A team of graduate students from the Massachusetts Institute of Technology (MIT) traveled to Fairbanks, Alaska, to study plasma phenomena produced by the aurora borealis, using the natural spectacle as a large-scale laboratory. Their research focused on capturing how charged particles interacting with Earth’s magnetic field create visible auroral structures, especially during intense solar activity.
The students faced extreme cold conditions during the expedition, with temperatures dropping to -25 degrees Fahrenheit and daylight lasting less than three hours. Due to the frigid environment, electronic equipment such as laptops rapidly lost power, complicating data collection. Participants navigated challenging terrain with snow depths and used cross-country skis to access remote observation sites several miles from roadways.
During their stay, the group witnessed the strongest solar storm in two decades, which dramatically illuminated the aurora. They deployed multiple all-sky camera systems that capture 360-degree images of the night sky, positioning them up to 100 miles apart to enable simultaneous observations of auroral changes across space. These cameras were complemented by magnetometers measuring fluctuations in Earth’s magnetic field.
By combining visual and magnetic data, the researchers aim to develop three-dimensional models of auroral structures. This year’s campaign also included muon detectors to investigate potential correlations among visible auroral events, magnetic variations, and high-energy particle activity in the upper atmosphere.

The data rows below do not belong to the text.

## config.mk

```make
export PLATFORM = sky130hd
export DESIGN_NAME = serial_slave_port
export DESIGN_NICKNAME = d
export VERILOG_FILES = /design/src/rtl/serial_slave_port.sv
export SDC_FILE = /design/constraint.sdc
export NUM_CORES = 1
export LEC_CHECK = 0
export ABC_AREA = 1
export BUFFER_PORTS_ARGS = -buffer_cell sky130_fd_sc_hd__buf_2
export CORE_ASPECT_RATIO = 0.6
export CORE_MARGIN = 2
export CORE_UTILIZATION = 50
export CTS_BUF_LIST = sky130_fd_sc_hd__clkbuf_4
export DETAILED_ROUTE_END_ITERATION = 16
export PLACE_DENSITY_LB_ADDON = 0.3
export SYNTH_ARGS = -nofsm -noshare
export SYNTH_HDL_FRONTEND = slang
export SYNTH_SLANG_ARGS = --single-unit
```

## constraint.sdc

```tcl
create_clock -name clock -period 3.06 [get_ports clock]
set_clock_uncertainty 0.2 [all_clocks]
set_input_delay 0.306 -clock clock [delete_from_list [all_inputs] [get_ports clock]]
set_output_delay 0.306 -clock clock [all_outputs]
set_load 0.01 [all_outputs]
```

## src/rtl/serial_slave_port.sv

```systemverilog
// serial_slave_port: responder end of the serial bus. Receives a header and
// optional write words bit-serially, performs single/burst memory accesses
// and returns read words serially, LSB first.
//
// Ports:
//   clock, rst          rising-edge clock, synchronous active-high reset
//   slave_sel           arbiter grant; dropping it mid-frame aborts
//   m_valid, m_data     master bit strobe and serial bit
//   s_ready             header ack (write) and per-word write ack
//   s_valid, s_data     read data strobe and serial bit
//   s_busy              high whenever not idle
//   mem_addr/wdata/we   local memory request
//   mem_rdata           registered RAM data, valid one cycle after mem_addr
module serial_slave_port #(
    parameter int ADDR_WIDTH = 12,
    parameter int DATA_WIDTH = 8,
    parameter int BURST_LEN  = 4
) (
    input  logic                  clock,
    input  logic                  rst,
    input  logic                  slave_sel,
    input  logic                  m_valid,
    input  logic                  m_data,
    output logic                  s_ready,
    output logic                  s_valid,
    output logic                  s_data,
    output logic                  s_busy,
    output logic [ADDR_WIDTH-1:0] mem_addr,
    output logic [DATA_WIDTH-1:0] mem_wdata,
    output logic                  mem_we,
    input  logic [DATA_WIDTH-1:0] mem_rdata
);
    localparam int HW   = ADDR_WIDTH + 2;
    localparam int MAXB = (HW > DATA_WIDTH) ? HW : DATA_WIDTH;
    localparam int CW   = $clog2(MAXB + 1);
    localparam int WW   = $clog2(BURST_LEN + 1);

    typedef enum logic [2:0] {
        S_IDLE,
        S_RX_HDR,
        S_ACK,
        S_RX_DATA,
        S_MEM_WR,
        S_MEM_RD,
        S_TX_DATA,
        S_DONE
    } state_t;

    state_t                r_state;
    state_t                w_next;
    logic [HW-2:0]         r_hdr;
    logic [DATA_WIDTH-1:0] r_word;
    logic [ADDR_WIDTH-1:0] r_addr;
    logic [CW-1:0]         r_bcnt;
    logic [WW-1:0]         r_wcnt;
    logic                  r_burst;

    logic [HW-1:0]         w_hdr_sh;
    logic [DATA_WIDTH-1:0] w_word_sh;
    logic                  w_hdr_last;
    logic                  w_bit_last;
    logic                  w_word_last;
    logic                  w_abort;
    logic                  w_tx;

    // Header bits arrive LSB first; once complete, bit0 = rw, bit1 = burst.
    assign w_hdr_sh    = {m_data, r_hdr};
    assign w_word_sh   = {m_data, r_word[DATA_WIDTH-1:1]};
    assign w_hdr_last  = (r_bcnt == CW'(HW - 1));
    assign w_bit_last  = (r_bcnt == CW'(DATA_WIDTH - 1));
    assign w_word_last = (r_wcnt == (r_burst ? WW'(BURST_LEN - 1) : '0));
    assign w_abort     = !slave_sel && (r_state != S_IDLE)
                                    && (r_state != S_DONE);
    assign w_tx        = slave_sel && (r_state == S_TX_DATA);

    always_comb begin
        w_next = r_state;
        unique case (r_state)
            S_IDLE:    if (slave_sel && m_valid) w_next = S_RX_HDR;
            S_RX_HDR:  if (m_valid && w_hdr_last)
                           w_next = w_hdr_sh[0] ? S_MEM_RD : S_ACK;
            S_ACK:     w_next = S_RX_DATA;
            S_RX_DATA: if (m_valid && w_bit_last) w_next = S_MEM_WR;
            S_MEM_WR:  w_next = w_word_last ? S_DONE : S_RX_DATA;
            S_MEM_RD:  w_next = S_TX_DATA;
            S_TX_DATA: if (w_bit_last)
                           w_next = w_word_last ? S_DONE : S_MEM_RD;
            S_DONE:    w_next = S_IDLE;
            default:   w_next = S_IDLE;
        endcase
        if (w_abort) w_next = S_IDLE;
    end

    // Strobes are gated by slave_sel so they fall in the same cycle the
    // grant is lost; an unwritten word is then simply dropped.
    always_comb begin
        s_busy    = (r_state != S_IDLE);
        s_ready   = slave_sel && ((r_state == S_ACK) || (r_state == S_MEM_WR));
        mem_we    = slave_sel && (r_state == S_MEM_WR);
        s_valid   = w_tx;
        s_data    = 1'b0;
        mem_addr  = '0;
        mem_wdata = '0;
        if (w_tx) begin
            // First bit of each word bypasses straight from the RAM output
            // so the data starts two cycles after the header completes.
            s_data = (r_bcnt == '0) ? mem_rdata[0] : r_word[0];
        end
        if ((r_state == S_MEM_WR) || (r_state == S_MEM_RD)) begin
            mem_addr = r_addr;
        end
        if (r_state == S_MEM_WR) begin
            mem_wdata = r_word;
        end
    end

    always_ff @(posedge clock) begin
        if (rst) begin
            r_state <= S_IDLE;
            r_hdr   <= '0;
            r_word  <= '0;
            r_addr  <= '0;
            r_bcnt  <= '0;
            r_wcnt  <= '0;
            r_burst <= 1'b0;
        end else begin
            r_state <= w_next;
            unique case (r_state)
                S_IDLE: begin
                    if (slave_sel && m_valid) begin
                        r_hdr  <= w_hdr_sh[HW-1:1];
                        r_bcnt <= CW'(1);
                    end
                end
                S_RX_HDR: begin
                    if (m_valid) begin
                        r_hdr <= w_hdr_sh[HW-1:1];
                        if (w_hdr_last) begin
                            r_addr  <= w_hdr_sh[HW-1:2];
                            r_burst <= w_hdr_sh[1];
                            r_bcnt  <= '0;
                            r_wcnt  <= '0;
                        end else begin
                            r_bcnt <= r_bcnt + CW'(1);
                        end
                    end
                end
                S_RX_DATA: begin
                    if (m_valid) begin
                        r_word <= w_word_sh;
                        r_bcnt <= w_bit_last ? '0 : r_bcnt + CW'(1);
                    end
                end
                S_MEM_WR: begin
                    r_addr <= r_addr + ADDR_WIDTH'(1);
                    r_wcnt <= r_wcnt + WW'(1);
                end
                S_TX_DATA: begin
                    r_word <= (r_bcnt == '0) ? (mem_rdata >> 1)
                                             : (r_word >> 1);
                    if (w_bit_last) begin
                        r_bcnt <= '0;
                        r_addr <= r_addr + ADDR_WIDTH'(1);
                        r_wcnt <= r_wcnt + WW'(1);
                    end else begin
                        r_bcnt <= r_bcnt + CW'(1);
                    end
                end
                default: ;
            endcase
            if (w_abort) begin
                r_bcnt <= '0;
                r_wcnt <= '0;
            end
        end
    end

endmodule

```

==> flow_summary_export.csv <==
group,metric,value,unit
status,status,"complete, no violations",
critical_path,critPathMaxStageDelay,0.54,ns
layout,filler_cell_count,511,
critical_path,worst_path_max_delay_cell,"dfxtp_1",
sta,period_share,90.59,%
clock_network,ctsResizeCount,0,
yosys,syn_avg_cell_area,6.393,µm²
sta,final.min_clock_period,2.772,ns
grt,grt_pass1_vias,2350,
drt,via_per_inst,5.458,
critical_path,crit_start,"r_state[2]",
yosys,ys_types,30,
sta,fmax,360.7,MHz
clock_network,h-tree-depth,2,
layout,n_antenna_cell,0,
critical_path,cpLargestDelayFamily,"buffers and inverters",
worst_hold_path,hold_start,"mem_rdata[7]",
yosys,synthCells,410,
clock_network,cts-root-buf,"clkbuf_4",
critical_path,cp.arrival,2.27,ns
yosys,synthFlopType,"dfxtp_1",
yosys,yosysWarnings,0,
floorplan,die_w,97.48,µm
critical_path,cp_max_fo,21,
floorplan,coreArea,0.005055,mm²
yosys,ys_ff_latch,44,
drt,drc,0,
floorplan,placementRows,20,
placement,portBuffers,37,
sta,setup_viol,0,
layout,area_growth,8.974,%
worst_hold_path,hold_path_class,"input pin to register",
placement,hpwl,4.690,mm
grt,antenna_found_initial,0,
power,power.leakage,1.212,nW
sta,drv_slew,0,
grt,grt_max_degree,22,
grt,grt-ovfl-total,0,
critical_path,crit_top_cell,"nand2_1",
clock_network,numCtsBuffers,5,
critical_path,worstSetupStartpointType,"register",
yosys,synth_most_common_cell,"nand2_1",
grt,grt.total_usage,22.48,%
critical_path,crit_required,2.55,ns
grt,grt_util_met3,5.146,%
drt,ant_nets,0,
drt,drtIter0Drc,261,
floorplan,ioPinCount,38,
yosys,async_flop_share,0,%
clock_network,cts_hold_buf,0,
grt,top_usage_layer,"met2",
sta,hold_slack,0.03398,ns
yosys,synth_top_area_share,33.60,%
drt,via_count,2767,
power,p_per_area,443.5,mW/mm²
yosys,netlist_area,0.002621,mm²
critical_path,r2r-start,"r_state[2]",
grt,use_met1,32.65,%
sta,fin_tns_setup,0,ns
floorplan,die_y,60.09,µm
clock_network,cts_tree,"done",
power,vdd_drop_max,0.0003500,V
drt,drt-pass1-iter-count,5,
clock_network,post_cts_buffers,0,
yosys,synth_edf_count,0,
floorplan,start_util,51.86,%
critical_path,cp_cell_sequence,"inv_2 -> nor2_2 -> buf_4 -> nand2_1 -> nand2_1 -> inv_1 -> nor2_1 -> buf_2",
critical_path,critPathBufInv,4,
critical_path,criticalPathCategory,"register to output pin",
grt,grt_use_met2,33.40,%
sta,worst_pin_slew,0.5507,ns
drt,detail_route.wl_per_cell,12.58,µm
placement,place_congestion,0.8813,
critical_path,end_kind,"output pin",
layout,drive_above_1_share,15.19,%
yosys,synth_area_leaders,"dfxtp_1 (34%), nand2_1 (13%), nand3_1 (8.2%), a21oi_1 (7.8%), nor2_1 (7.7%)",
yosys,syn_nets,428,
clock_network,clockBufferDepth,2,
run,drv_cap,0,
sta,rsz0062_at_grt,"false",
clock_network,clk_latency,0.36,ns
layout,nets,458,
yosys,synthTopCellsByCount,"nand2_1 (92), nor2_1 (54), dfxtp_1 (44), nand3_1 (43), inv_1 (42)",
yosys,synth_seq_area_share,33.60,%
clock_network,clk_transition_reported_paths,0.13,ns
sta,finalHoldViolCount,0,
yosys,synth_area_leader_cell,"dfxtp_1",
grt,grt_pass1_wl,10.65,mm
drt,wl,6.378,mm
sta,slew_headroom,63.25,%
clock_network,cts.sinks,44,
floorplan,die_area,0.005857,mm²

The team observed rare phenomena such as the pulsating aurora, characterized by light strips blinking multiple times per second. Their innovative, low-cost instrumentation, designed and constructed by the students themselves, has contributed to expanding capabilities in aurora research.

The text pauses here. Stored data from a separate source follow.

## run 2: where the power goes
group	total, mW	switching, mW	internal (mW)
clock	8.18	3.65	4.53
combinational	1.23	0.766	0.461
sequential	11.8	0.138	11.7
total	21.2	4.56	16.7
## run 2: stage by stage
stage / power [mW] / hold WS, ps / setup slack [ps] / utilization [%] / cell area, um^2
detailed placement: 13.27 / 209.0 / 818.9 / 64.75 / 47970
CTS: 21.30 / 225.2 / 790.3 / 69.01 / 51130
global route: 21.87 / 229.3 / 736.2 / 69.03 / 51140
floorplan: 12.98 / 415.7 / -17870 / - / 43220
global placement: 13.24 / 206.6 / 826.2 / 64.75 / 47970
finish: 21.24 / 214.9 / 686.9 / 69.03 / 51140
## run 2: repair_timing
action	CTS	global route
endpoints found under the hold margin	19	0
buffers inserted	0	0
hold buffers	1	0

The project is part of the Geophysical Plasma Observation Expedition (GPOE), a student-led initiative launched in 2023 by MIT’s Plasma Science and Fusion Center and affiliated departments. Each year, a new cohort travels to Alaska to conduct hands-on research, managing everything from instrument development to data analysis within a compressed timeline of several months. The 2024 group included students from MIT’s physics, nuclear science, Laser Interferometer Gravitational-Wave Observatory (LIGO), and astrophysics programs.
Collaboration with the University of Alaska Fairbanks Geophysical Institute granted access to specialized observation facilities, enhancing the expedition’s scientific scope. The program also expanded its outreach by engaging high school students worldwide in designing and building some of the camera systems used in the field.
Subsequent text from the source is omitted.